Statistiquement impressionnant depuis le début du tournoi, le Sénégal avance avec assurance mais sans arrogance. Les Lions de Pape Thiaw savent qu’ils devront élever leur niveau pour contenir l’expérience égyptienne. Face au Mali, réduits à dix, ils ont gagné sans totalement se rassurer. Un signal à corriger avant d’affronter les Pharaons.

Côté égyptien, Hossam Hassan a redonné une ossature compétitive à une sélection en quête de stabilité depuis 2022 : « L’Égypte est habituée à ces rendez-vous. Nos joueurs savent gérer ces matchs. »

Pape Thiaw se montre lucide : « L’Égypte sait bien défendre et est très dangereuse en transition. Nous avons travaillé pour éviter de leur laisser des espaces. »

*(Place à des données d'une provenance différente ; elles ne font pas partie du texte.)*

Source: an optimization exercise on an open RTL-to-GDS flow (aim: small area and a short achievable clock period). Production flows keep margins and buffers that such runs may drop. Power is estimated from default activity; no workload was simulated.

## LU_cache
module LU_cache #(
    parameter CELL_SIZE = 8,
    parameter CELL_COUNT = 128,
    parameter CELL_ADDR_SIZE = 7
)
(
    input clk,
    input reset,
    input [CELL_SIZE - 1:0] data_in,
    input new_data,
    output [CELL_COUNT * CELL_SIZE - 1:0] data_out
);
reg  [CELL_COUNT * CELL_SIZE - 1:0] cells;
wire [CELL_COUNT * CELL_SIZE - 1:0] cells_next;
wire [CELL_COUNT - 1:0] eq;
wire [CELL_COUNT - 1:0] below;    
wire [CELL_COUNT - 1:0] shift = {CELL_COUNT{new_data}} & ~below;
wire [CELL_COUNT - 1:0] hold = ~shift;
wire [CELL_COUNT * CELL_SIZE - 1:0] shifted = {cells[(CELL_COUNT - 1) * CELL_SIZE - 1:0], data_in};
assign data_out = cells;
genvar j;
generate
    for (j = 0; j < CELL_COUNT; j = j + 1) begin : cmp
        assign eq[j] = cells[j * CELL_SIZE +: CELL_SIZE] == data_in;
    end
endgenerate
prefix_or #(.N(CELL_COUNT), .L(CELL_ADDR_SIZE)) PO (.in(eq), .out(below));
generate
    for (j = 0; j < CELL_COUNT; j = j + 1) begin : nxt
        sel_mux #(.W(CELL_SIZE)) M (
            .s(shift[j]),
            .sn(hold[j]),
            .a(shifted[j * CELL_SIZE +: CELL_SIZE]),
            .b(cells[j * CELL_SIZE +: CELL_SIZE]),
            .x(cells_next[j * CELL_SIZE +: CELL_SIZE])
        );
    end
endgenerate
  ...
export LEC_CHECK = 0
export CAP_MARGIN = 20
export CORE_MARGIN = 2
export CORE_UTILIZATION = 70
export CTS_BUF_LIST = sky130_fd_sc_hd__clkbuf_8
export CTS_CLUSTER_SIZE = 25
export SETUP_SLACK_MARGIN = 3.0
export SLEW_MARGIN = 20
export SYNTH_HIERARCHICAL = 1
create_clock -name core_clock -period 7.0 [get_ports {clk}]
standard.sh (not shown) runs the stock make flow with config.mk's settings and CLKGATE_MAP_FILE= SYNTH_SCRIPT=/design/flow/synth_recipe.tcl, a recipe that flattens the netlist after the stock synthesis.
==> flow/flow/run.sh <==
#!/bin/bash
# Standard ORFS layout with these changes:
#  - port buffers are buf_1 instead of the cell buffer_ports picks by default;
#  - the slow AND/OR cells (and*, or*) are added to the don't-use list, so
#    synthesis and repair build logic from NAND/NOR/AOI cells;

set -euo pipefail
DU="sky130_fd_sc_hd__probe_p_8 sky130_fd_sc_hd__probec_p_8 sky130_fd_sc_hd__lpflow_bleeder_1 sky130_fd_sc_hd__lpflow_clkbufkapwr_1 sky130_fd_sc_hd__lpflow_clkbufkapwr_16 sky130_fd_sc_hd__lpflow_clkbufkapwr_2 sky130_fd_sc_hd__lpflow_clkbufkapwr_4 sky130_fd_sc_hd__lpflow_clkbufkapwr_8 sky130_fd_sc_hd__lpflow_clkinvkapwr_1 sky130_fd_sc_hd__lpflow_clkinvkapwr_16 sky130_fd_sc_hd__lpflow_clkinvkapwr_2 sky130_fd_sc_hd__lpflow_clkinvkapwr_4 sky130_fd_sc_hd__lpflow_clkinvkapwr_8 sky130_fd_sc_hd__lpflow_decapkapwr_12 sky130_fd_sc_hd__lpflow_decapkapwr_3 sky130_fd_sc_hd__lpflow_decapkapwr_4 sky130_fd_sc_hd__lpflow_decapkapwr_6 sky130_fd_sc_hd__lpflow_decapkapwr_8 sky130_fd_sc_hd__lpflow_inputiso0n_1 sky130_fd_sc_hd__lpflow_inputiso0p_1 sky130_fd_sc_hd__lpflow_inputiso1n_1 sky130_fd_sc_hd__lpflow_inputiso1p_1 sky130_fd_sc_hd__lpflow_inputisolatch_1 sky130_fd_sc_hd__lpflow_isobufsrc_1 sky130_fd_sc_hd__lpflow_isobufsrc_16 sky130_fd_sc_hd__lpflow_isobufsrc_2 sky130_fd_sc_hd__lpflow_isobufsrc_4 sky130_fd_sc_hd__lpflow_isobufsrc_8 sky130_fd_sc_hd__lpflow_isobufsrckapwr_16 sky130_fd_sc_hd__lpflow_lsbuf_lh_hl_isowell_tap_1 sky130_fd_sc_hd__lpflow_lsbuf_lh_hl_isowell_tap_2 sky130_fd_sc_hd__lpflow_lsbuf_lh_hl_isowell_tap_4 sky130_fd_sc_hd__lpflow_lsbuf_lh_isowell_4 sky130_fd_sc_hd__lpflow_lsbuf_lh_isowell_tap_1 sky130_fd_sc_hd__lpflow_lsbuf_lh_isowell_tap_2 sky130_fd_sc_hd__lpflow_lsbuf_lh_isowell_tap_4"
EX=" sky130_fd_sc_hd__or2_0 sky130_fd_sc_hd__or2_1 sky130_fd_sc_hd__or2_2 sky130_fd_sc_hd__or2_4 sky130_fd_sc_hd__or3_1 sky130_fd_sc_hd__or3_2 sky130_fd_sc_hd__or3_4 sky130_fd_sc_hd__or4_1 sky130_fd_sc_hd__or4_2 sky130_fd_sc_hd__or4_4 sky130_fd_sc_hd__or2b_1 sky130_fd_sc_hd__or2b_2 sky130_fd_sc_hd__or2b_4 sky130_fd_sc_hd__or3b_1 sky130_fd_sc_hd__or3b_2 sky130_fd_sc_hd__or3b_4 sky130_fd_sc_hd__or4b_1 sky130_fd_sc_hd__or4b_2 sky130_fd_sc_hd__or4b_4 sky130_fd_sc_hd__or4bb_1 sky130_fd_sc_hd__or4bb_2 sky130_fd_sc_hd__or4bb_4 sky130_fd_sc_hd__and2_0 sky130_fd_sc_hd__and2_1 sky130_fd_sc_hd__and2_2 sky130_fd_sc_hd__and2_4 sky130_fd_sc_hd__and3_1 sky130_fd_sc_hd__and3_2 sky130_fd_sc_hd__and3_4 sky130_fd_sc_hd__and4_1 sky130_fd_sc_hd__and4_2 sky130_fd_sc_hd__and4_4 sky130_fd_sc_hd__and2b_1 sky130_fd_sc_hd__and2b_2 sky130_fd_sc_hd__and2b_4 sky130_fd_sc_hd__and3b_1 sky130_fd_sc_hd__and3b_2 sky130_fd_sc_hd__and3b_4 sky130_fd_sc_hd__and4b_1 sky130_fd_sc_hd__and4b_2 sky130_fd_sc_hd__and4b_4 sky130_fd_sc_hd__and4bb_1 sky130_fd_sc_hd__and4bb_2 sky130_fd_sc_hd__and4bb_4"
bash standard.sh "BUFFER_PORTS_ARGS=-buffer_cell sky130_fd_sc_hd__buf_1" "DONT_USE_CELLS=$DU $EX" finish > layout.log 2>&1
The baseline ended with an error in 3_2_place_iop.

Face à l’idée d’un Sénégal devenu bête noire, Hossam Hassan tranche : « Il n’existe pas de bête noire dans le football. Nous sommes sept fois champions d’Afrique. »

Entre le favori du moment et le géant historique, la demi-finale promet un duel d’intelligence, de discipline et de nerfs.

Maroc – Nigeria : le test grandeur nature

Porté par son public, le Maroc affronte un Nigeria flamboyant. Un choc de styles et d’ambitions, sans favori évident malgré l’avantage du terrain.

En quête de finale à domicile, le Maroc poursuit sa montée en puissance. Tombeurs du Cameroun, les Lions de l’Atlas affichent un contenu plus abouti, mais devront franchir un cap face à la sélection la plus spectaculaire du tournoi : le Nigeria d’Eric Chelle. Revanchards et libérés, les Super Eagles ont marqué les esprits en infligeant une lourde défaite à l’Algérie. Victor Osimhen, Ademola Lookman et Moses Simon incarnent une attaque redoutable.

Walid Regragui assume le défi : « Sénégal, Égypte, Maroc, Nigeria, ce sont les quatre meilleures équipes du continent actuel. C’est la CAN la plus relevée possible. »

En face, Eric Chelle prévient : « Chaque match est plus difficile que le précédent. On joue comme si c’était le dernier. »

Avant d’ajouter, non sans ironie, une piste tactique inattendue : « On va peut-être laisser le ballon au Maroc et les attendre. Ils sont en difficulté face à un bloc bas. »

Un neuvième duel Maroc–Nigeria, le plus prestigieux de leur histoire commune.

Stars continentales, entraîneurs confirmés, infrastructures modernes : cette CAN marque un tournant. Moins d’exploits improbables, plus de football maîtrisé.Un signe de maturité. Et peut-être le prélude à une nouvelle ère, où le très haut niveau devient la norme plutôt que l’exception.